● Work task
If a line in the entries below holds the string "zero", copy it.

● Source data
## src/rtl/wb_reg_arbiter_if.sv

```systemverilog
// -----------------------------------------------------------------------------
// wb_reg_arbiter_if
//
// One Wishbone channel as used between a register-bank master and the shared
// register-bank slave port. The same interface type is used for the two master
// channels and for the slave channel of wb_reg_arbiter.
//
// Signals (direction given for the master modport):
//   adr       out  ADDRWIDTH  address
//   cyc       out  1          bus cycle
//   stb       out  1          strobe
//   we        out  1          write enable
//   byte_stb  out  4          byte enables
//   dat_w     out  DATAWIDTH  write data (master to slave)
//   dat_r     in   DATAWIDTH  read data (slave to master)
//   ack       in   1          acknowledge
// -----------------------------------------------------------------------------
interface wb_reg_arbiter_if #(
    parameter int unsigned ADDRWIDTH = 7,
    parameter int unsigned DATAWIDTH = 32
);
    logic [ADDRWIDTH-1:0] adr;
    logic                 cyc;
    logic                 stb;
    logic                 we;
    logic [3:0]           byte_stb;
    logic [DATAWIDTH-1:0] dat_w;
    logic [DATAWIDTH-1:0] dat_r;
    logic                 ack;

    modport master (
        output adr, cyc, stb, we, byte_stb, dat_w,
        input  dat_r, ack
    );

    modport slave (
        input  adr, cyc, stb, we, byte_stb, dat_w,
        output dat_r, ack
    );
endinterface

```

## src/rtl/wb_reg_arbiter.sv

```systemverilog
// -----------------------------------------------------------------------------
// wb_reg_arbiter
//
// Two-master Wishbone arbiter in front of the FPGA register bank. Master 0 is
// the AHB-to-FPGA bridge, master 1 the FPGA-side sequencer. One transfer is
// granted at a time; simultaneous requests are resolved round-robin.
//
// Optional feature (macro WB_REG_ARB_TIMEOUT_EN): a watchdog that terminates a
// granted transfer the slave never acknowledges, returning ERR_VALUE to the
// master with an ACK and pulsing Timeout_o. Without the macro a grant waits
// indefinitely for the slave ACK or a master abort, and Timeout_o is tied 0.
//
// Ports:
//   WBs_CLK_i   in   1   clock
//   WBs_RST_i   in   1   asynchronous active-high reset
//   m0_bus      wb_reg_arbiter_if.slave   master 0 channel
//   m1_bus      wb_reg_arbiter_if.slave   master 1 channel
//   s_bus       wb_reg_arbiter_if.master  register-bank slave channel
//   Grant_o     out  2   one-hot current grant, 2'b00 when idle
//   Timeout_o   out  1   one-cycle pulse on a watchdog termination
//
// Parameters:
//   ADDRWIDTH, DATAWIDTH  bus widths (must match the interface instances)
//   TIMEOUT_CYC           granted cycles without ACK before the watchdog fires
//   ERR_VALUE             read data returned on a watchdog termination
// -----------------------------------------------------------------------------
module wb_reg_arbiter #(
    parameter int unsigned          ADDRWIDTH   = 7,
    parameter int unsigned          DATAWIDTH   = 32,
    parameter logic [7:0]           TIMEOUT_CYC = 8'd255,
    parameter logic [DATAWIDTH-1:0] ERR_VALUE   = 32'hDEAD_DEAD
) (
    input  logic                    WBs_CLK_i,
    input  logic                    WBs_RST_i,
    wb_reg_arbiter_if.slave         m0_bus,
    wb_reg_arbiter_if.slave         m1_bus,
    wb_reg_arbiter_if.master        s_bus,
    output logic [1:0]              Grant_o,
    output logic                    Timeout_o
);

    // State encoding is one-hot on the grant so a decoded grant is trivial.
    typedef enum logic [1:0] {
        ST_IDLE = 2'b00,
        ST_GNT0 = 2'b01,
        ST_GNT1 = 2'b10
    } state_e;

    state_e state_q;
    state_e state_d;
    logic   last_gnt_q;      // master granted most recently (1 after reset)
    logic   last_gnt_d;

    logic   req0_s;
    logic   req1_s;
    logic   sel_cyc_s;       // CYC of the currently granted master
    logic   timeout_fire_s;  // watchdog terminates the current transfer
    logic   xfer_end_s;      // current grant finishes this cycle

    logic [ADDRWIDTH-1:0] s_adr_s;
    logic                 s_cyc_s;
    logic                 s_stb_s;
    logic                 s_we_s;
    logic [3:0]           s_byte_stb_s;
    logic [DATAWIDTH-1:0] s_dat_s;
    logic                 m0_ack_s;
    logic [DATAWIDTH-1:0] m0_dat_s;
    logic                 m1_ack_s;
    logic [DATAWIDTH-1:0] m1_dat_s;

    assign req0_s = m0_bus.cyc & m0_bus.stb;
    assign req1_s = m1_bus.cyc & m1_bus.stb;

    // Select the CYC line of whichever master currently holds the grant.
    always_comb begin
        sel_cyc_s = 1'b0;
        case (state_q)
            ST_GNT0: sel_cyc_s = m0_bus.cyc;
            ST_GNT1: sel_cyc_s = m1_bus.cyc;
            default: sel_cyc_s = 1'b0;
        endcase
    end

`ifdef WB_REG_ARB_TIMEOUT_EN
    logic [7:0] wdog_q;
    logic [7:0] wdog_d;

    // Watchdog count: held at zero while idle so every grant starts from 0,
    // then counts granted cycles that see no slave ACK.
    always_comb begin
        wdog_d = wdog_q;
        if (state_q == ST_IDLE) begin
            wdog_d = 8'd0;
        end else if (!s_bus.ack) begin
            wdog_d = wdog_q + 8'd1;
        end else begin
            wdog_d = wdog_q;
        end
    end

    // Watchdog counter register.
    always_ff @(posedge WBs_CLK_i or posedge WBs_RST_i) begin
        if (WBs_RST_i) begin
            wdog_q <= 8'd0;
        end else begin
            wdog_q <= wdog_d;
        end
    end

    // Fires on the TIMEOUT_CYC-th granted cycle; a coincident slave ACK wins,
    // and a master that has already dropped CYC is treated as an abort.
    assign timeout_fire_s = (state_q != ST_IDLE) & sel_cyc_s & ~s_bus.ack
                          & (wdog_q == (TIMEOUT_CYC - 8'd1));
`else
    assign timeout_fire_s = 1'b0;
`endif

    assign xfer_end_s = s_bus.ack | ~sel_cyc_s | timeout_fire_s;

    // State register and round-robin pointer.
    always_ff @(posedge WBs_CLK_i or posedge WBs_RST_i) begin
        if (WBs_RST_i) begin
            state_q    <= ST_IDLE;
            last_gnt_q <= 1'b1;
        end else begin
            state_q    <= state_d;
            last_gnt_q <= last_gnt_d;
        end
    end

    // Next-state logic: arbitrate in IDLE, release the grant after one
    // transfer (ACK), an abort (CYC low) or a watchdog termination.
    always_comb begin
        state_d    = state_q;
        last_gnt_d = last_gnt_q;
        case (state_q)
            ST_IDLE: begin
                if (req0_s && req1_s) begin
                    // Tie: the master not served last goes first.
                    if (last_gnt_q) begin
                        state_d = ST_GNT0;
                    end else begin
                        state_d = ST_GNT1;
                    end
                end else if (req0_s) begin
                    state_d = ST_GNT0;
                end else if (req1_s) begin
                    state_d = ST_GNT1;
                end else begin
                    state_d = ST_IDLE;
                end
            end
            ST_GNT0: begin
                if (xfer_end_s) begin
                    state_d    = ST_IDLE;
                    last_gnt_d = 1'b0;
                end else begin
                    state_d    = ST_GNT0;
                end
            end
            ST_GNT1: begin
                if (xfer_end_s) begin
                    state_d    = ST_IDLE;
                    last_gnt_d = 1'b1;
                end else begin
                    state_d    = ST_GNT1;
                end
            end
            default: begin
                state_d    = ST_IDLE;
                last_gnt_d = last_gnt_q;
            end
        endcase
    end

    // Output routing: the granted master is connected straight through to the
    // slave; everything else is held at zero. A watchdog termination drops
    // the slave request and hands the master an ACK carrying ERR_VALUE.
    always_comb begin
        s_adr_s      = '0;
        s_cyc_s      = 1'b0;
        s_stb_s      = 1'b0;
        s_we_s       = 1'b0;
        s_byte_stb_s = 4'h0;
        s_dat_s      = '0;
        m0_ack_s     = 1'b0;
        m0_dat_s     = '0;
        m1_ack_s     = 1'b0;
        m1_dat_s     = '0;
        case (state_q)
            ST_GNT0: begin
                s_adr_s      = m0_bus.adr;
                s_cyc_s      = m0_bus.cyc & ~timeout_fire_s;
                s_stb_s      = m0_bus.stb & ~timeout_fire_s;
                s_we_s       = m0_bus.we;
                s_byte_stb_s = m0_bus.byte_stb;
                s_dat_s      = m0_bus.dat_w;
                m0_ack_s     = s_bus.ack | timeout_fire_s;
                m0_dat_s     = timeout_fire_s ? ERR_VALUE : s_bus.dat_r;
            end
            ST_GNT1: begin
                s_adr_s      = m1_bus.adr;
                s_cyc_s      = m1_bus.cyc & ~timeout_fire_s;
                s_stb_s      = m1_bus.stb & ~timeout_fire_s;
                s_we_s       = m1_bus.we;
                s_byte_stb_s = m1_bus.byte_stb;
                s_dat_s      = m1_bus.dat_w;
                m1_ack_s     = s_bus.ack | timeout_fire_s;
                m1_dat_s     = timeout_fire_s ? ERR_VALUE : s_bus.dat_r;
            end
            default: begin
                s_adr_s      = '0;
                s_cyc_s      = 1'b0;
                s_stb_s      = 1'b0;
                s_we_s       = 1'b0;
                s_byte_stb_s = 4'h0;
                s_dat_s      = '0;
                m0_ack_s     = 1'b0;
                m0_dat_s     = '0;
                m1_ack_s     = 1'b0;
                m1_dat_s     = '0;
            end
        endcase
    end

    assign s_bus.adr      = s_adr_s;
    assign s_bus.cyc      = s_cyc_s;
    assign s_bus.stb      = s_stb_s;
    assign s_bus.we       = s_we_s;
    assign s_bus.byte_stb = s_byte_stb_s;
    assign s_bus.dat_w    = s_dat_s;

    assign m0_bus.ack     = m0_ack_s;
    assign m0_bus.dat_r   = m0_dat_s;
    assign m1_bus.ack     = m1_ack_s;
    assign m1_bus.dat_r   = m1_dat_s;

    // Grant is decoded from the registered state; an illegal state reads idle.
    assign Grant_o   = {(state_q == ST_GNT1), (state_q == ST_GNT0)};
    assign Timeout_o = timeout_fire_s;

endmodule
```

## src/flat_wrapper.sv

```systemverilog
// flat-port wrapper written by rule: the top's interface ports become plain ports
module wb_reg_arbiter_flat 
#(
    parameter int unsigned          ADDRWIDTH   = 7,
    parameter int unsigned          DATAWIDTH   = 32,
    parameter logic [7:0]           TIMEOUT_CYC = 8'd255,
    parameter logic [DATAWIDTH-1:0] ERR_VALUE   = 32'hDEAD_DEAD
)
  (WBs_CLK_i, WBs_RST_i, Grant_o, Timeout_o, m0_bus_adr, m0_bus_cyc, m0_bus_stb, m0_bus_we, m0_bus_byte_stb, m0_bus_dat_w, m0_bus_dat_r, m0_bus_ack, m1_bus_adr, m1_bus_cyc, m1_bus_stb, m1_bus_we, m1_bus_byte_stb, m1_bus_dat_w, m1_bus_dat_r, m1_bus_ack, s_bus_adr, s_bus_cyc, s_bus_stb, s_bus_we, s_bus_byte_stb, s_bus_dat_w, s_bus_dat_r, s_bus_ack);
  wb_reg_arbiter_if #(.ADDRWIDTH(ADDRWIDTH), .DATAWIDTH(DATAWIDTH)) m0_bus_i ();
  wb_reg_arbiter_if #(.ADDRWIDTH(ADDRWIDTH), .DATAWIDTH(DATAWIDTH)) m1_bus_i ();
  wb_reg_arbiter_if #(.ADDRWIDTH(ADDRWIDTH), .DATAWIDTH(DATAWIDTH)) s_bus_i ();
  input  logic WBs_CLK_i;
  input  logic WBs_RST_i;
  output logic [1:0] Grant_o;
  output logic Timeout_o;
  input wire logic [$bits(m0_bus_i.adr)-1:0] m0_bus_adr;
  input wire logic [$bits(m0_bus_i.cyc)-1:0] m0_bus_cyc;
  input wire logic [$bits(m0_bus_i.stb)-1:0] m0_bus_stb;
  input wire logic [$bits(m0_bus_i.we)-1:0] m0_bus_we;
  input wire logic [$bits(m0_bus_i.byte_stb)-1:0] m0_bus_byte_stb;
  input wire logic [$bits(m0_bus_i.dat_w)-1:0] m0_bus_dat_w;
  output wire logic [$bits(m0_bus_i.dat_r)-1:0] m0_bus_dat_r;
  output wire logic [$bits(m0_bus_i.ack)-1:0] m0_bus_ack;
  input wire logic [$bits(m1_bus_i.adr)-1:0] m1_bus_adr;
  input wire logic [$bits(m1_bus_i.cyc)-1:0] m1_bus_cyc;
  input wire logic [$bits(m1_bus_i.stb)-1:0] m1_bus_stb;
  input wire logic [$bits(m1_bus_i.we)-1:0] m1_bus_we;
  input wire logic [$bits(m1_bus_i.byte_stb)-1:0] m1_bus_byte_stb;
  input wire logic [$bits(m1_bus_i.dat_w)-1:0] m1_bus_dat_w;
  output wire logic [$bits(m1_bus_i.dat_r)-1:0] m1_bus_dat_r;
  output wire logic [$bits(m1_bus_i.ack)-1:0] m1_bus_ack;
  output wire logic [$bits(s_bus_i.adr)-1:0] s_bus_adr;
  output wire logic [$bits(s_bus_i.cyc)-1:0] s_bus_cyc;
  output wire logic [$bits(s_bus_i.stb)-1:0] s_bus_stb;
  output wire logic [$bits(s_bus_i.we)-1:0] s_bus_we;
  output wire logic [$bits(s_bus_i.byte_stb)-1:0] s_bus_byte_stb;
  output wire logic [$bits(s_bus_i.dat_w)-1:0] s_bus_dat_w;
  input wire logic [$bits(s_bus_i.dat_r)-1:0] s_bus_dat_r;
  input wire logic [$bits(s_bus_i.ack)-1:0] s_bus_ack;
  assign m0_bus_i.adr = m0_bus_adr;
  assign m0_bus_i.cyc = m0_bus_cyc;
  assign m0_bus_i.stb = m0_bus_stb;
  assign m0_bus_i.we = m0_bus_we;
  assign m0_bus_i.byte_stb = m0_bus_byte_stb;
  assign m0_bus_i.dat_w = m0_bus_dat_w;
  assign m0_bus_dat_r = m0_bus_i.dat_r;
  assign m0_bus_ack = m0_bus_i.ack;
  assign m1_bus_i.adr = m1_bus_adr;
  assign m1_bus_i.cyc = m1_bus_cyc;
  assign m1_bus_i.stb = m1_bus_stb;
  assign m1_bus_i.we = m1_bus_we;
  assign m1_bus_i.byte_stb = m1_bus_byte_stb;
  assign m1_bus_i.dat_w = m1_bus_dat_w;
  assign m1_bus_dat_r = m1_bus_i.dat_r;
  assign m1_bus_ack = m1_bus_i.ack;
  assign s_bus_adr = s_bus_i.adr;
  assign s_bus_cyc = s_bus_i.cyc;
  assign s_bus_stb = s_bus_i.stb;
  assign s_bus_we = s_bus_i.we;
  assign s_bus_byte_stb = s_bus_i.byte_stb;
  assign s_bus_dat_w = s_bus_i.dat_w;
  assign s_bus_i.dat_r = s_bus_dat_r;
  assign s_bus_i.ack = s_bus_ack;
  wb_reg_arbiter #(.ADDRWIDTH(ADDRWIDTH), .DATAWIDTH(DATAWIDTH), .TIMEOUT_CYC(TIMEOUT_CYC), .ERR_VALUE(ERR_VALUE)) u_core (.WBs_CLK_i(WBs_CLK_i), .WBs_RST_i(WBs_RST_i), .m0_bus(m0_bus_i), .m1_bus(m1_bus_i), .s_bus(s_bus_i), .Grant_o(Grant_o), .Timeout_o(Timeout_o));
endmodule
```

● Finished task
    // Watchdog count: held at zero while idle so every grant starts from 0,
    // slave; everything else is held at zero. A watchdog termination drops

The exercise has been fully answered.